National Bank of St. Anne received a score of 8 out of a possible 30 points on our test to measure the adequacy of a bank's capital, coming in below the national average of 13.13.

A bank's Tier 1 capital ratio is an essential measure of this buffer. National Bank of St. Anne's Tier 1 capital ratio was 12.40 percent, above the 6 percent level regulators consider adequate, but less than the national average of 25.65 percent. The higher the capital ratio, the better the bank will be able to stand up to financial difficulties.

Overall, National Bank of St. Anne held equity amounting to 12.03 percent of its assets, which was equal to the national average of 12.03 percent.

Asset Quality Score

In this test, Bankrate tries to determine the effect of problem assets, such as unpaid loans, on the bank's reserves set aside to cover loan losses, as well as overall capitalization.

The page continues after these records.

### src/rtl/cmdpkt_exec.sv
module cmdpkt_exec
  import cmdpkt_pkg::*;
(
  input  kind_e             kind,
  input  logic [IDX_W-1:0]  idx,
  input  logic              last,
  input  logic [WORD_W-1:0] dw,
  input  logic [WORD_W-1:0] baddr,
  input  logic [WORD_W-1:0] mw_addr,
  input  logic              mw_d32,
  input  logic [WORD_W-1:0] mw_lo,
  input  logic [WORD_W-1:0] eop_addr,
  input  logic [2:0]        eop_dsel,
  input  logic [1:0]        eop_isel,
  output wr_req_t           req,
  output logic [WORD_W-1:0] baddr_nxt,
  output logic              retire_hit
);
  logic [1:0] isel_eff;

  always_comb begin
    req        = '0;
    baddr_nxt  = baddr;
    retire_hit = 1'b0;
    isel_eff   = (idx == IDX_W'(3)) ? dw[25:24] : eop_isel;
    case (kind)
      K_REG0: begin
        req.req   = 1'b1;
        req.addr  = baddr;
        req.data  = {32'd0, dw};
        baddr_nxt = baddr + 32'd4;
      end
      K_CFG, K_CTX: begin
        if (idx == IDX_W'(1)) begin
          baddr_nxt = set_addr((kind == K_CFG) ? CFG_BASE : CTX_BASE, dw);
        end else begin
          req.req   = 1'b1;
          req.addr  = baddr;
          req.data  = {32'd0, dw};
          baddr_nxt = baddr + 32'd4;
        end
      end
      K_MEMW: begin
        if (idx == IDX_W'(3) && mw_d32) begin
          req.req  = 1'b1;
          req.addr = align4(mw_addr);
          req.data = {32'd0, dw};
        end
        if (idx == IDX_W'(4) && !mw_d32) begin
          req.req  = 1'b1;
          req.wide = 1'b1;
          req.addr = align8(mw_addr);
          req.data = {dw, mw_lo};
        end
      end
      K_EOP: begin
        if (eop_isel != 2'd1) begin
          if (idx == IDX_W'(4) && eop_dsel == 3'd1) begin
            req.req  = 1'b1;
            req.addr = align4(eop_addr);
            req.data = {32'd0, dw};
          end
          if (idx == IDX_W'(4) && eop_dsel == 3'd2) begin
            req.req  = 1'b1;
            req.addr = align8(eop_addr);
            req.data = {32'd0, dw};
          end
          if (idx == IDX_W'(5) && eop_dsel == 3'd2) begin
            req.req  = 1'b1;
            req.addr = align8(eop_addr) + 32'd4;
            req.data = {32'd0, dw};
          end
        end
        if (last && idx >= IDX_W'(3) && (isel_eff == 2'd1 || isel_eff == 2'd2))
          retire_hit = 1'b1;
      end
      default: ;
    endcase
  end
endmodule

### src/rtl/cmdpkt_wr_port.sv
module cmdpkt_wr_port
  import cmdpkt_pkg::*;
(
  input  logic                clk,
  input  logic                rst_n,
  input  logic                take,
  input  wr_req_t             req,
  input  logic                retire_set,
  input  logic                bad_type_set,
  input  logic                bad_op_set,
  output logic                wr_valid,
  output logic [WORD_W-1:0]   wr_addr,
  output logic [2*WORD_W-1:0] wr_data,
  output logic                wr_wide,
  output logic                retire,
  output logic                err_type,
  output logic                err_opcode
);
  always_ff @(posedge clk or negedge rst_n) begin
    if (!rst_n) begin
      wr_valid   <= 1'b0;
      wr_addr    <= '0;
      wr_data    <= '0;
      wr_wide    <= 1'b0;
      retire     <= 1'b0;
      err_type   <= 1'b0;
      err_opcode <= 1'b0;
    end else begin
      wr_valid   <= take & req.req;
      retire     <= take & retire_set;
      err_type   <= take & bad_type_set;
      err_opcode <= take & bad_op_set;
      if (take & req.req) begin
        wr_addr <= req.addr;
        wr_data <= req.data;
        wr_wide <= req.wide;
      end
    end
  end
endmodule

Having large numbers of these kinds of assets could eventually force a bank to use capital to absorb losses, reducing its buffer of equity. Many of those assets are also likely to be in non-accrual status and no longer earning interest for the bank, resulting in diminished earnings and potentially more risk of a failure in the future.

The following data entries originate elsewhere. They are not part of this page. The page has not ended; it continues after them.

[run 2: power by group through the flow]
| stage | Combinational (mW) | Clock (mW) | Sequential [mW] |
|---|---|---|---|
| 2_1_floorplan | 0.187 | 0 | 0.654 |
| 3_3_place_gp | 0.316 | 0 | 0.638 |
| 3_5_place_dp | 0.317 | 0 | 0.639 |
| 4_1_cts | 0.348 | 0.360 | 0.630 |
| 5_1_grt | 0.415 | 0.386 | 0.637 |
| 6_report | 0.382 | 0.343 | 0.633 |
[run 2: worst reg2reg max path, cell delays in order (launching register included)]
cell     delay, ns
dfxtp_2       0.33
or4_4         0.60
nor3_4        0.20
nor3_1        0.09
File: src/rtl/ir_win_track.sv
module ir_win_track
  import ir_demod_pkg::*;
(
  input  logic       clk,
  input  logic       rst_n,
  input  logic       enable,
  input  logic       tick,
  input  logic       rise,
  input  logic [1:0] win_sel,
  output logic       mark,
  output logic       ev_arm,
  output logic       ev_hit,
  output logic       ev_drop,
  output logic       ev_expire
);

  logic             armed_q;
  logic [GAP_W-1:0] gap_q;
  logic [HIT_W-1:0] hits_q;
  logic             mark_q;
  logic [GAP_W-1:0] elapsed;
  logic [GAP_W-1:0] lim_lo;
  logic [GAP_W-1:0] lim_hi;
  logic             in_win;
  edge_kind_e       kind;

  assign lim_lo  = win_early(win_sel);
  assign lim_hi  = win_late(win_sel);
  assign elapsed = gap_q + 1'b1;
  assign in_win  = (elapsed >= lim_lo) && (elapsed <= lim_hi);

  always_comb begin
    kind = EV_NONE;
    if (tick && rise) begin
      if (!armed_q)    kind = EV_ARM;
      else if (in_win) kind = EV_HIT;
      else             kind = EV_DROP;
    end
  end

  assign ev_arm    = (kind == EV_ARM);
  assign ev_hit    = (kind == EV_HIT);
  assign ev_drop   = (kind == EV_DROP);
  assign ev_expire = tick & ~rise & armed_q & (elapsed > lim_hi);
  assign mark      = mark_q;

  always_ff @(posedge clk or negedge rst_n) begin
    if (!rst_n) begin
      armed_q <= 1'b0;
      gap_q   <= '0;
      hits_q  <= '0;
      mark_q  <= 1'b0;
    end else if (!enable) begin
      armed_q <= 1'b0;
      gap_q   <= '0;
      hits_q  <= '0;
      mark_q  <= 1'b0;
    end else if (tick) begin
      unique case (kind)
        EV_ARM: begin
          armed_q <= 1'b1;
          gap_q   <= '0;
          hits_q  <= '0;
        end
        EV_HIT: begin
          gap_q <= '0;
          if (hits_q >= HIT_W'(HITS_MARK - 1)) mark_q <= 1'b1;
          if (hits_q < HIT_W'(HITS_MARK))      hits_q <= hits_q + 1'b1;
        end
        EV_DROP: begin
          armed_q <= 1'b1;
          gap_q   <= '0;
          hits_q  <= '0;
          mark_q  <= 1'b0;
        end
        default: begin
          if (ev_expire) begin
            armed_q <= 1'b0;
            gap_q   <= '0;
            hits_q  <= '0;
            mark_q  <= 1'b0;
          end else if (armed_q) begin
            gap_q <= elapsed;
          end
        end
      endcase
    end
  end

endmodule

File: src/rtl/ir_carrier_demod.sv
module ir_carrier_demod #(
  parameter int DIV_W       = 16,
  parameter int SYNC_STAGES = 2
) (
  input  logic             clk,
  input  logic             rst_n,
  input  logic             enable,
  input  logic             demod_en,
  input  logic [DIV_W-1:0] div_sel,
  input  logic [1:0]       win_sel,
  input  logic             ir_raw,
  output logic             env_out
);

  logic tick_w;
  logic level_w;
  logic rise_w;
  logic mark_w;
  logic ev_arm_w;
  logic ev_hit_w;
  logic ev_drop_w;
  logic ev_expire_w;
  logic env_q;

  ir_tick_gen #(.DIV_W(DIV_W)) u_tick (
    .clk     (clk),
    .rst_n   (rst_n),
    .enable  (enable),
    .div_sel (div_sel),
    .tick    (tick_w)
  );

  ir_edge_sync #(.STAGES(SYNC_STAGES)) u_sync (
    .clk    (clk),
    .rst_n  (rst_n),
    .enable (enable),
    .tick   (tick_w),
    .pin    (ir_raw),
    .level  (level_w),
    .rise   (rise_w)
  );

  ir_win_track u_track (
    .clk       (clk),
    .rst_n     (rst_n),
    .enable    (enable),
    .tick      (tick_w),
    .rise      (rise_w),
    .win_sel   (win_sel),
    .mark      (mark_w),
    .ev_arm    (ev_arm_w),
    .ev_hit    (ev_hit_w),
    .ev_drop   (ev_drop_w),
    .ev_expire (ev_expire_w)
  );

  always_ff @(posedge clk or negedge rst_n) begin
    if (!rst_n)        env_q <= 1'b0;
    else if (!enable)  env_q <= 1'b0;
    else if (demod_en) env_q <= mark_w;
    else               env_q <= level_w;
  end

  assign env_out = env_q;

endmodule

National Bank of St. Anne scored 40 out of a possible 40 points on Bankrate's asset quality test, beating the national average of 37.49.

A handy indicator of asset quality is the percentage of problem assets a bank holds compared to its total assets. As of December 31, 2017, 0.17 percent of National Bank of St. Anne's loans were noncurrent -- in other words, they were more than 90 days past due or were in non-accrual status. That's below the national average of 1.01 percent.

Banks keep a reserve known as an "allowance for loan and lease losses" to deal with troubled assets . Comparing how large that reserve is to the total amount of problematic loans can be a handy indicator when evaluating a bank's ability to manage problem assets. Unfortunately, the FDIC did not provide information on National Bank of St. Anne's loan loss allowance in its most recent filings.

Earnings score

How profitable a bank is has an effect on its safety and soundness. A bank can retain its earnings, boosting its capital buffer, or put them to work addressing problematic loans, likely making the bank more resilient in times of trouble. Banks that are losing money, however, have less ability to do those things.

On Bankrate's test of earnings, National Bank of St. Anne scored 18 out of a possible 30, better than the national average of 15.12.

Return on equity, calculated by dividing net income (essentially, profit) by the total amount of equity, is one important way to measure a bank's earnings. National Bank of St. Anne's most recent annualized quarterly return on equity was 9.57 percent, above the national average of 8.10 percent.

The bank reported net income of $612,000 on total equity of $6.5 million for the twelve months ended December 31, 2017. The bank had an annualized return on average assets, or ROA, of 1.19 percent, above the 1 percent deemed satisfactory in accordance with industry standards, and above the average for U.S. banks of 1.00 percent.

WHAT IS SAFE & SOUND?

Bankrate.com's Safe & Sound Ratings provide a star rating system to evaluate the current financial status of financial institutions. The information gathered about banks, credit unions and thrifts is updated as set forth in the Terms of Use of Safe & Sound Ratings and Reports. The Safe & Sound Ratings information is grouped by categories of banks, thrifts and credit unions.

Scoring methodology

Bankrate.com evaluates the financial condition of institutions and assigns a one- to five-star rating for each with five stars representing the highest rating. Institutions with satisfactory performance will generally receive a rating of three or more stars. The majority of institutions fall into the three- to four-star range. An institution with an "NR" rating may be too new to rate or may have limited the publicly available information in their regulatory filings. The "NR" is not an indication of financial strength or weakness. The Safe & Sound rating is believed to be reliable, but the information is not guaranteed. In addition, events since the information was collected may have altered the institution's financial condition.